Pezzey però si rifarà abbondantemente nella partita di ritorno, prima segnando il gol del vantaggio in mischia dopo pochi minuti di gioco e poi insaccando con uno dei suoi proverbiali colpi di testa il 2 a 0 a tre minuti dalla fine che porterà il match ai supplementari dove l’Eintracht trionferà con il risultato finale di cinque reti ad una.
L’Eintracht sconfiggerà poi in finale il Borussia Monchengladbach.
Come detto Pezzey non riuscì mai a coronare il suo grande sogno di vincere la Bundesliga anche se in una occasione in particolare ci andò davvero ad un soffio.
Fu durante la sua penultima stagione al Werder Brema, 1985-1986.
E’ il 22 aprile 1986 e si gioca la penultima giornata di campionato. Il Werder, che gioca in casa nel suo Weserstadion, ha due punti di vantaggio sul Bayern di Monaco. Il calendario mette di fronte proprio le due squadre che si stanno giocando il titolo.
Con il risultato inchiodato sullo 0 a 0 a due minuti dalla fine viene assegnato un calcio di rigore al Werder Brema. Segnarlo vorrebbe dire la certezza del titolo. Sul dischetto si presenta Michael Kutzop.
Il suo tiro colpisce il palo. Sarà l’unico rigore fallito da questo calciatore in tutta la sua carriera.
Nell’ultima giornata il Werder Brema perde per due reti ad una a Stoccarda mentre il Bayern seppellisce di reti (6 a 0) il Borussia Monchengladbach strappando, per differenza reti, il titolo al Werder Brema.
Bruno Pezzey era un difensore completo. Poteva agire sia da stopper in marcatura sul centravanti avversario che da libero, vista la sua ottima tecnica di base che gli permetteva di costruire il gioco dalla difesa. Sapeva, all’occorrenza, essere anche estremamente determinato e duro. Qualche volta fin troppo.
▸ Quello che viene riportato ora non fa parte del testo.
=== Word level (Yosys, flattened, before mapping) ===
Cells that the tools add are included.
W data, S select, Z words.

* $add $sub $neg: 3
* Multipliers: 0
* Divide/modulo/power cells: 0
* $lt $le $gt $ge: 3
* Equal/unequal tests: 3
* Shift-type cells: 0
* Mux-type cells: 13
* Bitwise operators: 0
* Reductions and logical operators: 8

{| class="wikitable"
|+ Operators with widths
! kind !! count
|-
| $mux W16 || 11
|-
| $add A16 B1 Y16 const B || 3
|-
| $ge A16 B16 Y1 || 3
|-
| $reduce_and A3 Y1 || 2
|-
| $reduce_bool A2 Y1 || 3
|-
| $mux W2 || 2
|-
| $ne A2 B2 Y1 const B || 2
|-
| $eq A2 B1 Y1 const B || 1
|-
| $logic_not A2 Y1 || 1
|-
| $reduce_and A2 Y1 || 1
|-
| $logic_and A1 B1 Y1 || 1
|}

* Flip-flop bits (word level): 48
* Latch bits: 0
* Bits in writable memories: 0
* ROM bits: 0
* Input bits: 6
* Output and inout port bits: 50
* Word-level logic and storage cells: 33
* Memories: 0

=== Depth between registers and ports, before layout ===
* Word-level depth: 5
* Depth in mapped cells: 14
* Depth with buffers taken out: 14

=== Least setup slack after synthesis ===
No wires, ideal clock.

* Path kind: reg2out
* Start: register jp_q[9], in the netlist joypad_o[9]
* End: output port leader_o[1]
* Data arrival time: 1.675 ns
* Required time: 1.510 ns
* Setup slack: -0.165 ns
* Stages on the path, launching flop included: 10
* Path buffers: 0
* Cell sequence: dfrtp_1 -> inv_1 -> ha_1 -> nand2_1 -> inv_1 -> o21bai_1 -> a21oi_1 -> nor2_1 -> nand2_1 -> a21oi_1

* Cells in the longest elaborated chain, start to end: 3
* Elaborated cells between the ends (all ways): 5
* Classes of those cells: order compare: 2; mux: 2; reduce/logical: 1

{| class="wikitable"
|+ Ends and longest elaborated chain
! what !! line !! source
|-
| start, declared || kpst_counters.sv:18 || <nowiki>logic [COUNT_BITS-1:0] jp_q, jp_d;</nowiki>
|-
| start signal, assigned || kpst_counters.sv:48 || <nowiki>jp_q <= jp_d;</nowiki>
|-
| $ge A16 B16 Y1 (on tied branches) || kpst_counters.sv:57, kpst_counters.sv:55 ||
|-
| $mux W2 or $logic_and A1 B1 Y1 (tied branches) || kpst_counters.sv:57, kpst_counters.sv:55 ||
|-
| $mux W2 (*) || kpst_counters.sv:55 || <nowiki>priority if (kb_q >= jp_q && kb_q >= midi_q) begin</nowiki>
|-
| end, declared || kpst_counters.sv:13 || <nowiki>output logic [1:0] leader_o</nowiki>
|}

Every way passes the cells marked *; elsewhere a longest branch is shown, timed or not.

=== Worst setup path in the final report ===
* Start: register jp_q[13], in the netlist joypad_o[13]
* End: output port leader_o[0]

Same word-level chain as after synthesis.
## src/hdl/cdo_pkg.sv

```systemverilog
// Package for the calendar date-time offset block: field widths, payload structs,
// register indexes and the leap-year / month-length helpers.
// No dependencies.
package cdo_pkg;

   localparam int unsigned DAY_W   = 5;
   localparam int unsigned MON_W   = 4;
   localparam int unsigned YEAR_W  = 12;
   localparam int unsigned HOUR_W  = 5;
   localparam int unsigned MIN_W   = 6;
   localparam int unsigned SEC_W   = 6;
   localparam int unsigned OFS_W   = 17;
   localparam int unsigned TOD_W   = 17;
   localparam int unsigned CSR_IDX_W = 1;

   localparam int unsigned MAX_OFFSET_DEF = 86400;

   localparam logic [YEAR_W-1:0] MIN_YEAR_RST = 12'd1900;
   localparam logic [YEAR_W-1:0] MAX_YEAR_RST = 12'd2030;

   localparam logic [TOD_W-1:0] SECS_PER_DAY  = 17'd86400;
   localparam logic [TOD_W-1:0] SECS_PER_HOUR = 17'd3600;
   localparam logic [TOD_W-1:0] SECS_PER_MIN  = 17'd60;

   localparam logic [HOUR_W-1:0] LAST_HOUR   = 5'd23;
   localparam logic [MIN_W-1:0]  LAST_MINUTE = 6'd59;
   localparam logic [SEC_W-1:0]  LAST_SECOND = 6'd59;

   localparam logic [MON_W-1:0] MONTH_JAN = 4'd1;
   localparam logic [MON_W-1:0] MONTH_FEB = 4'd2;
   localparam logic [MON_W-1:0] MONTH_DEC = 4'd12;

   localparam logic [CSR_IDX_W-1:0] CSR_MIN_YEAR = 1'b0;
   localparam logic [CSR_IDX_W-1:0] CSR_MAX_YEAR = 1'b1;

   localparam logic OP_ADD = 1'b0;
   localparam logic OP_SUB = 1'b1;

   typedef struct packed {
      logic              op;
      logic [DAY_W-1:0]  day;
      logic [MON_W-1:0]  month;
      logic [YEAR_W-1:0] year;
      logic [HOUR_W-1:0] hour;
      logic [MIN_W-1:0]  minute;
      logic [SEC_W-1:0]  second;
      logic [OFS_W-1:0]  offset_seconds;
   } req_type;

   typedef struct packed {
      logic [DAY_W-1:0]  out_day;
      logic [MON_W-1:0]  out_month;
      logic [YEAR_W-1:0] out_year;
      logic [HOUR_W-1:0] out_hour;
      logic [MIN_W-1:0]  out_minute;
      logic [SEC_W-1:0]  out_second;
      logic              input_ok;
   } rsp_type;

   // 400/100/4 rule; y/4 divided by 25 through a reciprocal, exact below 1024
   function automatic logic is_leap(input logic [YEAR_W-1:0] y);
      logic [9:0]  x;
      logic [19:0] p;
      logic [9:0]  q;
      logic [9:0]  q25;
      logic        div100;
      logic        div400;
      x      = y[11:2];
      p      = {10'b0, x} * 20'd41;
      q      = p[19:10];
      q25    = q * 10'd25;
      div100 = (y[1:0] == 2'b00) && (x == q25);
      div400 = div100 && (y[3:0] == 4'b0000);
      return div400 || ((y[1:0] == 2'b00) && !div100);
   endfunction

   function automatic logic [DAY_W-1:0] month_days(input logic [MON_W-1:0] m,
                                                  input logic leap);
      logic [DAY_W-1:0] d;
      case (m)
         4'd1, 4'd3, 4'd5, 4'd7, 4'd8, 4'd10, 4'd12: d = 5'd31;
         4'd4, 4'd6, 4'd9, 4'd11: d = 5'd30;
         MONTH_FEB: d = leap ? 5'd29 : 5'd28;
         default: d = 5'd0;
      endcase
      return d;
   endfunction

endpackage

```

## src/hdl/calendar_datetime_offset.sv

```systemverilog
// Top level of the calendar date-time offset block: input register, validity
// and day-carry stages, then the time-of-day split. Depends on cdo_pkg, cdo_tod_split.
//
// Usage:
//   Input: an item on req_data is taken at a rising edge with start high and
//   busy low. busy is high only while reset is asserted, so one item can be
//   taken every cycle.
//   Result: rsp_data is shown with rsp_valid high for one cycle once the item
//   has passed the pipeline, and is taken in that cycle. The accept edge
//   loads the input register; four register stages follow:
//   validity/time-of-day, day carry, hour split, minute/second split.
//   Throughput is one item per cycle; results come out in input order.
//   The receiver cannot stall the block; every result must be taken.
//   Invalid input (field out of range, year outside the programmed bounds,
//   offset above MAX_OFFSET) returns the input date and time with
//   input_ok low.
//   Registers: csr_index selects min year (0) or max year (1), written with
//   csr_we; they reset to 1900 and 2030. Write them only while idle.
//   Reset: synchronous; clears all valid flags, nothing in flight survives.
module calendar_datetime_offset #(
   parameter int unsigned MAX_OFFSET = cdo_pkg::MAX_OFFSET_DEF
) (
   input  logic                         clock,
   input  logic                         reset,
   input  logic                         start,
   output logic                         busy,
   input  cdo_pkg::req_type             req_data,
   output logic                         rsp_valid,
   output cdo_pkg::rsp_type             rsp_data,
   input  logic                         csr_we,
   input  logic [cdo_pkg::CSR_IDX_W-1:0] csr_index,
   input  logic [cdo_pkg::YEAR_W-1:0]   csr_wdata
);
   import cdo_pkg::*;

   localparam logic [OFS_W-1:0] MAX_OFS = OFS_W'(MAX_OFFSET);

   logic [YEAR_W-1:0] min_year_ff;
   logic [YEAR_W-1:0] max_year_ff;

   logic              in_valid_ff;
   req_type           in_req_ff;

   logic              leap;
   logic [MON_W-1:0]  prev_month;
   logic [DAY_W-1:0]  mdays_in;
   logic [DAY_W-1:0]  pdays_in;
   logic              ok_in;
   logic [TOD_W-1:0]  tod_in;

   logic              s2_valid_ff;
   req_type           s2_req_ff;
   logic              s2_ok_ff;
   logic [TOD_W-1:0]  s2_tod_ff;
   logic [DAY_W-1:0]  s2_mdays_ff;
   logic [DAY_W-1:0]  s2_pdays_ff;

   logic [TOD_W:0]    add_sum;
   logic              add_wrap;
   logic              sub_borrow;
   logic [TOD_W-1:0]  tod_new;
   rsp_type           s3_rsp_in;

   logic              s3_valid_ff;
   rsp_type           s3_rsp_ff;
   logic [TOD_W-1:0]  s3_tod_ff;

   assign busy = reset;

   always_ff @(posedge clock) begin
      if (reset) begin
         min_year_ff <= MIN_YEAR_RST;
         max_year_ff <= MAX_YEAR_RST;
      end else if (csr_we) begin
         case (csr_index)
            CSR_MIN_YEAR: min_year_ff <= csr_wdata;
            CSR_MAX_YEAR: max_year_ff <= csr_wdata;
            default: ;
         endcase
      end
   end

   // input register
   always_ff @(posedge clock) begin
      if (reset) begin
         in_valid_ff <= 1'b0;
      end else begin
         in_valid_ff <= start && !busy;
      end
      in_req_ff <= req_data;
   end

   // validity, month lengths, time of day in seconds
   always_comb begin
      leap       = is_leap(in_req_ff.year);
      prev_month = (in_req_ff.month == MONTH_JAN) ? MONTH_DEC : in_req_ff.month - 4'd1;
      mdays_in   = month_days(in_req_ff.month, leap);
      pdays_in   = month_days(prev_month, leap);
      ok_in      = (in_req_ff.hour <= LAST_HOUR) && (in_req_ff.minute <= LAST_MINUTE)
                   && (in_req_ff.second <= LAST_SECOND)
                   && (in_req_ff.month >= MONTH_JAN) && (in_req_ff.month <= MONTH_DEC)
                   && (in_req_ff.day != 5'd0) && (in_req_ff.day <= mdays_in)
                   && (in_req_ff.year >= min_year_ff) && (in_req_ff.year <= max_year_ff)
                   && (in_req_ff.offset_seconds <= MAX_OFS);
      tod_in     = {12'b0, in_req_ff.hour} * SECS_PER_HOUR
                   + {11'b0, in_req_ff.minute} * SECS_PER_MIN
                   + {11'b0, in_req_ff.second};
   end

   always_ff @(posedge clock) begin
      if (reset) begin
         s2_valid_ff <= 1'b0;
      end else begin
         s2_valid_ff <= in_valid_ff;
      end
      s2_req_ff   <= in_req_ff;
      s2_ok_ff    <= ok_in;
      s2_tod_ff   <= tod_in;
      s2_mdays_ff <= mdays_in;
      s2_pdays_ff <= pdays_in;
   end

   // offset and at most one day boundary
   always_comb begin
      add_sum    = {1'b0, s2_tod_ff} + {1'b0, s2_req_ff.offset_seconds};
      add_wrap   = add_sum >= {1'b0, SECS_PER_DAY};
      sub_borrow = s2_tod_ff < s2_req_ff.offset_seconds;

      s3_rsp_in.out_day    = s2_req_ff.day;
      s3_rsp_in.out_month  = s2_req_ff.month;
      s3_rsp_in.out_year   = s2_req_ff.year;
      s3_rsp_in.out_hour   = s2_req_ff.hour;
      s3_rsp_in.out_minute = s2_req_ff.minute;
      s3_rsp_in.out_second = s2_req_ff.second;
      s3_rsp_in.input_ok   = s2_ok_ff;

      if (s2_req_ff.op == OP_ADD) begin
         tod_new = add_wrap ? add_sum[TOD_W-1:0] - SECS_PER_DAY : add_sum[TOD_W-1:0];
      end else begin
         tod_new = sub_borrow ? s2_tod_ff + SECS_PER_DAY - s2_req_ff.offset_seconds
                              : s2_tod_ff - s2_req_ff.offset_seconds;
      end

      if (s2_ok_ff) begin
         if (s2_req_ff.op == OP_ADD) begin
            if (add_wrap) begin
               if (s2_req_ff.day == s2_mdays_ff) begin
                  s3_rsp_in.out_day = 5'd1;
                  if (s2_req_ff.month == MONTH_DEC) begin
                     s3_rsp_in.out_month = MONTH_JAN;
                     s3_rsp_in.out_year  = s2_req_ff.year + 12'd1;
                  end else begin
                     s3_rsp_in.out_month = s2_req_ff.month + 4'd1;
                  end
               end else begin
                  s3_rsp_in.out_day = s2_req_ff.day + 5'd1;
               end
            end
         end else if (sub_borrow) begin
            if (s2_req_ff.day > 5'd1) begin
               s3_rsp_in.out_day = s2_req_ff.day - 5'd1;
            end else begin
               s3_rsp_in.out_day = s2_pdays_ff;
               if (s2_req_ff.month == MONTH_JAN) begin
                  s3_rsp_in.out_month = MONTH_DEC;
                  s3_rsp_in.out_year  = s2_req_ff.year - 12'd1;
               end else begin
                  s3_rsp_in.out_month = s2_req_ff.month - 4'd1;
               end
            end
         end
      end
   end

   always_ff @(posedge clock) begin
      if (reset) begin
         s3_valid_ff <= 1'b0;
      end else begin
         s3_valid_ff <= s2_valid_ff;
      end
      s3_rsp_ff <= s3_rsp_in;
      s3_tod_ff <= tod_new;
   end

   cdo_tod_split u_tod_split (
      .clock     (clock),
      .reset     (reset),
      .in_valid  (s3_valid_ff),
      .in_rsp    (s3_rsp_ff),
      .in_tod    (s3_tod_ff),
      .out_valid (rsp_valid),
      .out_rsp   (rsp_data)
   );

`ifndef ASSERT_OFF
   a_rsp_follows_transfer: assert property (@(posedge clock) disable iff (reset)
      rsp_valid |-> $past(start && !busy, 5))
      else $error("result without a matching input transfer");

   a_time_in_range: assert property (@(posedge clock) disable iff (reset)
      rsp_valid && rsp_data.input_ok |->
         rsp_data.out_hour <= LAST_HOUR && rsp_data.out_minute <= LAST_MINUTE
         && rsp_data.out_second <= LAST_SECOND)
      else $error("time of day out of range on valid result");

   a_date_in_range: assert property (@(posedge clock) disable iff (reset)
      rsp_valid && rsp_data.input_ok |->
         rsp_data.out_month >= MONTH_JAN && rsp_data.out_month <= MONTH_DEC
         && rsp_data.out_day != 5'd0)
      else $error("date out of range on valid result");

   a_invalid_echo: assert property (@(posedge clock) disable iff (reset)
      rsp_valid && !rsp_data.input_ok |->
         rsp_data.out_day == $past(req_data.day, 5)
         && rsp_data.out_hour == $past(req_data.hour, 5)
         && rsp_data.out_second == $past(req_data.second, 5))
      else $error("invalid input not echoed");
`endif

endmodule

```

## src/hdl/cdo_tod_split.sv

```systemverilog
// Two-stage split of a time of day in seconds into hour, minute and second.
// Depends on cdo_pkg.
module cdo_tod_split (
   input  logic                     clock,
   input  logic                     reset,
   input  logic                     in_valid,
   input  cdo_pkg::rsp_type         in_rsp,
   input  logic [cdo_pkg::TOD_W-1:0] in_tod,
   output logic                     out_valid,
   output cdo_pkg::rsp_type         out_rsp
);
   import cdo_pkg::*;

   logic [25:0]        hour_prod;
   logic [31:0]        tmin_prod;
   logic [HOUR_W-1:0]  hour_in;
   logic [10:0]        tmin_in;

   logic               a_valid_ff;
   rsp_type            a_rsp_ff;
   logic [TOD_W-1:0]   a_tod_ff;
   logic [HOUR_W-1:0]  a_hour_ff;
   logic [10:0]        a_tmin_ff;

   logic [10:0]        hour_min;
   logic [10:0]        minute_full;
   logic [TOD_W-1:0]   tmin_sec;
   logic [TOD_W-1:0]   second_full;

   logic               out_valid_ff;
   rsp_type            out_rsp_ff;
   rsp_type            out_rsp_in;

   // tod/3600 = (tod>>4)/225 and tod/60 = (tod>>2)/15, both exact below one day
   always_comb begin
      hour_prod = {13'b0, in_tod[16:4]} * 26'd4661;
      tmin_prod = {17'b0, in_tod[16:2]} * 32'd69906;
      hour_in   = hour_prod[24:20];
      tmin_in   = tmin_prod[30:20];
   end

   always_ff @(posedge clock) begin
      if (reset) begin
         a_valid_ff <= 1'b0;
      end else begin
         a_valid_ff <= in_valid;
      end
      a_rsp_ff  <= in_rsp;
      a_tod_ff  <= in_tod;
      a_hour_ff <= hour_in;
      a_tmin_ff <= tmin_in;
   end

   always_comb begin
      hour_min    = {6'b0, a_hour_ff} * 11'd60;
      minute_full = a_tmin_ff - hour_min;
      tmin_sec    = {6'b0, a_tmin_ff} * SECS_PER_MIN;
      second_full = a_tod_ff - tmin_sec;
      out_rsp_in  = a_rsp_ff;
      if (a_rsp_ff.input_ok) begin
         out_rsp_in.out_hour   = a_hour_ff;
         out_rsp_in.out_minute = minute_full[MIN_W-1:0];
         out_rsp_in.out_second = second_full[SEC_W-1:0];
      end
   end

   always_ff @(posedge clock) begin
      if (reset) begin
         out_valid_ff <= 1'b0;
      end else begin
         out_valid_ff <= a_valid_ff;
      end
      out_rsp_ff <= out_rsp_in;
   end

   assign out_valid = out_valid_ff;
   assign out_rsp   = out_rsp_ff;

endmodule

```

## config.mk

```make
export PLATFORM = sky130hd
export DESIGN_NAME = calendar_datetime_offset
export DESIGN_NICKNAME = d
export VERILOG_FILES = /design/src/hdl/cdo_pkg.sv /design/src/hdl/calendar_datetime_offset.sv /design/src/hdl/cdo_tod_split.sv
export SDC_FILE = /design/constraint.sdc
export NUM_CORES = 1
export LEC_CHECK = 0
export BUFFER_PORTS_ARGS = -buffer_cell sky130_fd_sc_hd__buf_2
export CELL_PAD_IN_SITES_DETAIL_PLACEMENT = 2
export CELL_PAD_IN_SITES_GLOBAL_PLACEMENT = 2
export CORE_AREA = 2 2 232 234
export CTS_CLUSTER_SIZE = 16
export DETAILED_ROUTE_END_ITERATION = 6
export DIE_AREA = 0 0 234 236
export GPL_ROUTABILITY_DRIVEN = 0
export PLACE_DENSITY = 0.75
export SLEW_MARGIN = 10
export SYNTH_ARGS = -nofsm -noshare
export SYNTH_HDL_FRONTEND = slang
export SYNTH_SLANG_ARGS = --single-unit
export TNS_END_PERCENT = 1
```

## constraint.sdc

```tcl
create_clock -name clock -period 6.65 [get_ports clock]
set_input_delay 1.33 -clock clock [delete_from_list [all_inputs] [get_ports clock]]
set_output_delay 1.33 -clock clock [all_outputs]
set_load 0.02 [all_outputs]
```

==> parameters.txt, run 1 <==
Parameter                              Value

Timing
  Relative slew slack    0.300
  Final hold violations    0
  Worst-margin pin slew    around 1000 ps
  Final count of negative-setup-slack endpoints    1
  Setup slack after layout    -571 ps
  Upper clock frequency limit    around 0.14 GHz
  Worst clock skew    about 23 ps
  Setup_tns    -571 ps
  Unrepaired setup endpoints after global routing    yes
  Number of max-slew violations in the final report    0
  Post-route clock period utilization    1.09
  Fin crit period    about 7200 ps

Worst setup path
  Max stage delay on crit path    between 500 and 600 ps
  Slack of the worst reg-to-reg path    -570 ps
  Number of cell instances on the worst register-to-register path    41
  Start point of the critical path    in_req_ff[39]
  Critical path data required time    between 7000 and 8000 ps
  Setup crit end    s2_ok_ff
  Critical path capture point type    flop
  Critical R2R Capture    s2_ok_ff
  Cell mode on critical path    sky130_fd_sc_hd__ha_4
  Worst path slowest cell    sky130_fd_sc_hd__fa_1
  Worst setup path category    reg2reg
  Arrival time of data at the critical path endpoint    7700 ps
  FF-to-FF Start    in_req_ff[39]
  Max FO, Critical Path    2
  Critical path launch point type    flop

Floorplan
  Top Ports    around 110
  Starting density of the core    0.366
  Die ar.    approximately 55000 sq um
  Site Rows    85
  Floorplan Core Area    ~53000 sq um
  Horiz. Die Dim    between 200 and 250 um
  Vert. Die Dim    236 um

Logic synthesis
  Number of enable flip-flop cells after synthesis    0
  Number of instances in the synthesized netlist    approximately 1900
  Top cell type's share of synthesized area    0.324
  Post-Syn Area per Cell    between 10 and 15 sq um
  Share of async-settable or async-resettable flops after synthesis    0
  Post-synthesis cell type with the largest combined area    sky130_fd_sc_hd__dfxtp_1
  Ranking of synthesized cells by area    sky130_fd_sc_hd__dfxtp_1 (32%), sky130_fd_sc_hd__ha_1 (23%), sky130_fd_sc_hd__fa_1 (9.2%)
  Post-Syn Nets    approximately 2500
  Warnings, synthesis    0
  Post-synth cell types    just under 80
  Top_reg_cell synth    sky130_fd_sc_hd__dfxtp_1
  Yosys reg bits    around 310
  Synthesized cell area    just under 20000 sq um
  Sequential fraction of the synthesis area    0.324

Flow run
  Count of maximum capacitance violations    0

Finish
  Most used cells in the layout excluding fill and tap cells    sky130_fd_sc_hd__ha_1 (344), sky130_fd_sc_hd__dfxtp_1 (312), sky130_fd_sc_hd__inv_1 (267)
  Leading cell type in the layout, fill and taps excluded    sky130_fd_sc_hd__ha_1
  Area overhead of the layout relative to synthesis    16.9%
  Antenna Cells    0
  Fraction of layout instances using a drive strength above 1    0.148
  Final nets    between 2000 and 3000

Global routing
  Global-route wire length before repair    between 90000 and 100000 um
  Aggregate global routing overflow    0
  Via count of the first global-routing pass    17000
  Initial antenna violation count    0
  Pin count of the biggest net entering global routing    45
  Overall global routing resource usage    0.220

Detailed routing
  Detailed-route vias per instance    about 5.2
  DR iter-0 viols    between 500 and 600
  Wirelength, routed    about 60000 um
  Number of remaining DRC errors    0
  Number of vias in the routed layout    ~15000
  Number of nets with antenna violations after detailed routing    0
  Post-detailed-route wirelength per cell    21.7 um
  Pre-Repair DR Iteration Count    4

Worst hold path
  Type of the tightest min-delay check    reg2reg

Clocking
  H-tree lvl count    2
  Worst-skew pair later-pin latency    550 ps
  Total number of clock tree sinks    314
  Clock-pin slew on the worst setup and hold paths    60 ps
  Clock tree from TritonCTS    built
  CTS buffer count    36
  Maximum clock path buffer count    3
  Buffer type at the clock tree root    sky130_fd_sc_hd__clkbuf_16

Outcome
  Status    complete, but fails checks
  Violations in the final reports    setup timing

Placed design
  IO Port Bufs    roughly 110
  Dpl hpwl    about 45000 um
==> final cells by class <==
| type | count | area [sq um] |
|---|---|---|
| sequential | 314 | 6290 |
| clock buffer | 51 | 1060 |
| inverter | 272 | 1020 |
| clock inverter | 14 | 198 |
| tap | 696 | 871 |
| timing repair buffer | 156 | 896 |
| fill | 5557 | 30400 |
| multi-input combinational | 1305 | 12300 |
==> layer usage <==
layer	GRT usage	wire length, um	vias up
li1	-	-	6928
met1	0.235	23600	7276
met2	0.420	32800	201
met3	0.0295	1390	130
met4	0.105	2950	0
met5	0	0	-
==> stage by stage <==
| stage | util | setup slack (ps) | area (sq um) | hold WS [ps] | cells |
|---|---|---|---|---|---|
| finish | 0.427 | -571 | 22700 | 315 | 2808 |
| global route | 0.427 | -897 | 22700 | 316 | 2808 |
| CTS | 0.424 | -250 | 22500 | 313 | 2801 |
| detailed placement | 0.393 | -937 | 20900 | 315 | 2727 |
| global placement | 0.393 | -409 | 20900 | 310 | 2727 |
| floorplan | - | 16.5 | 19400 | 310 | 1935 |
==> worst min-delay path by stage <==
stage                  start                       end  cells after the start
6_report       s2_req_ff[25]              s3_rsp_ff[9]                      0
5_1_grt        s2_req_ff[25]              s3_rsp_ff[9]                      0
4_1_cts        s2_req_ff[25]              s3_rsp_ff[9]                      0
3_5_place_dp   in_req_ff[18]              s2_tod_ff[1]                      0
3_3_place_gp   s3_rsp_ff[20]  u_tod_split.a_rsp_ff[20]                      0
2_1_floorplan  in_req_ff[55]             s2_req_ff[55]                      0
==> sequential cells by signal, indices dropped and copies added, names as in the netlist, 3 cells and up <==
signal                 flops
s2_mdays_ff                3
in_req_ff                 56
u_tod_split.out_rsp       39
min_year_ff               12
u_tod_split.a_hour_ff      5
s2_pdays_ff                3
s2_tod_ff                 17
u_tod_split.a_tmin_ff      6
s2_req_ff                 54
s3_tod_ff                 17
u_tod_split.a_tod_ff       6
max_year_ff               12
s3_rsp_ff                 39
u_tod_split.a_rsp_ff      39
==> what timing repair did <==
item | in CTS | in global routing
buffers inserted | 9 | 8
setup endpoints to repair | 1 | 1
pin swaps | 37 | 27
hold buffers | 0 | 0
resized for setup | 44 | 20
==> critical path: cells and delay by family (launching register included) <==
family	cells	cell delay [ps]
AOI/OAI and AO/OA	15	2190
xor gates and xnor gates	3	630
adders and majority gates	8	2140
buffers and inverters	8	860
DFF	1	340
and+or+nand+nor	7	990
==> cells in the mapped netlist, drive strengths merged (5+ instances only) <==
library cell	number
mux2i	5
o21a	14
or3	9
a31oi	16
ha	364
nor3	40
xnor2	92
mux2	15
dfxtp	314
o211ai	16
o21bai	17
a211oi	17
a2111oi	7
nand4	14
o41ai	5
xor2	23
nor2	100
a211o	18
buf	7
fa	89
a21oi	100
o21ai	56
nand2	64
nand3	22
and3	23
inv	272
o31ai	8
nor2b	21
a21o	31
nor4	14
nand2b	17
nand3b	6
and2	5
nor3b	8
a41oi	6
clkbuf	37
or2	6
Durante un match in Bundesliga decise di intervenire in maniera poco ortodossa contro un avversario particolarmente scorretto e provocatore.
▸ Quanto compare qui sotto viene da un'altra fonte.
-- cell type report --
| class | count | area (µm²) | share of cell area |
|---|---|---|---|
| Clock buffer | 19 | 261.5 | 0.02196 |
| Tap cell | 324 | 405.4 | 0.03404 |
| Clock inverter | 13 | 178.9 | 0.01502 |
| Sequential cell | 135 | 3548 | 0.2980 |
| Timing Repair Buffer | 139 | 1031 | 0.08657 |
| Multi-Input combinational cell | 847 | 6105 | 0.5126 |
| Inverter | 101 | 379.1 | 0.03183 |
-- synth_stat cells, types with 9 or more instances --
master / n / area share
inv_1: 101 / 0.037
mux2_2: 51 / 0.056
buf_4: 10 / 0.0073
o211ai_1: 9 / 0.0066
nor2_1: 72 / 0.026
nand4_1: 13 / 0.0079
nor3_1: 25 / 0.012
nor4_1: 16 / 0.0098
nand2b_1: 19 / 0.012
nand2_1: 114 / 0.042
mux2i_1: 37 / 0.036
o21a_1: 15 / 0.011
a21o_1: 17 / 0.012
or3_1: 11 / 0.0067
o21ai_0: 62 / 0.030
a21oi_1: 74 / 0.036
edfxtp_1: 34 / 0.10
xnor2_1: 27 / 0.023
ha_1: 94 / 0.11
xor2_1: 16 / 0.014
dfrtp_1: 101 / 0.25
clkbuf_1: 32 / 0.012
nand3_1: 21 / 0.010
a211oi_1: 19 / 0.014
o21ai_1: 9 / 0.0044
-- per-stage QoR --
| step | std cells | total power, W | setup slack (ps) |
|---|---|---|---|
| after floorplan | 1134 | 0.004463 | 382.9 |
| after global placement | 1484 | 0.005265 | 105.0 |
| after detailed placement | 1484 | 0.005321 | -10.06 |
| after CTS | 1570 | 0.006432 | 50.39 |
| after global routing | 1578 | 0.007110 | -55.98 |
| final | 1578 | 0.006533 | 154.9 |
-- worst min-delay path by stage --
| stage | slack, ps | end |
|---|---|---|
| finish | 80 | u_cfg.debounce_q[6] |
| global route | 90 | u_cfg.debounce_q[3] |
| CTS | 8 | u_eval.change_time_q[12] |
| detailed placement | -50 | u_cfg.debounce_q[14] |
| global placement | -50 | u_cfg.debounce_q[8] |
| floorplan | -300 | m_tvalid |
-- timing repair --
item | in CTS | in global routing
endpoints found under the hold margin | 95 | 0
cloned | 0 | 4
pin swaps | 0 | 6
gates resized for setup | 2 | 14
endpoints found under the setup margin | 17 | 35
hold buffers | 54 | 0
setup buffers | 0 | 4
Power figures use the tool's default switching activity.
Pezzey infatti gli si avvicinò e gli strizzò con parecchio vigore i … “gioielli di famiglia” lasciando a contorcersi sul manto erboso … venendo squalificato per ben 10 giornate di campionato !
Infine il divertente aneddoto riguardante il suo passaggio dal SSW Innsbruck all’Eintracht Francoforte nell’estate del 1978.
Jurgen Grabowski, la fortissima ala tedesca che nell’Eintracht giocò tutta la sua carriera e leader assoluto del team racconterà che al termine del Mondiale argentino del 1978 andò dal Presidente dell’Eintracht Achaz Von Tumen pregandolo di acquistare Pezzey.
“Presidente, è destinato a diventare uno dei difensori più forti d’Europa” supplica l’attaccante tedesco al suo presidente aggiungendo che “è l’uomo che può farci fare il salto di qualità ma dobbiamo sbrigarci prima che tutte le altre squadre della Bundesliga gli propongano un contratto” spiega sempre più infervorato l’esperto Grabowski.
“La penso esattamente come te” gli risponde Mr. Von Tumen aggiungendo “E infatti lo abbiamo messo sotto contratto con noi due settimane prima che iniziasse il Mondiale” fu la serafica conclusione del Presidente dell’Eintracht.
Il ricordo più bello e che più di ogni altro definisce Bruno Pezzey è quello del suo vecchio “Mister” Otto Rehhagel che affranto, ai funerali del suo ex-difensore, disse “E’ morto un gigante. Come giocatore e come uomo”.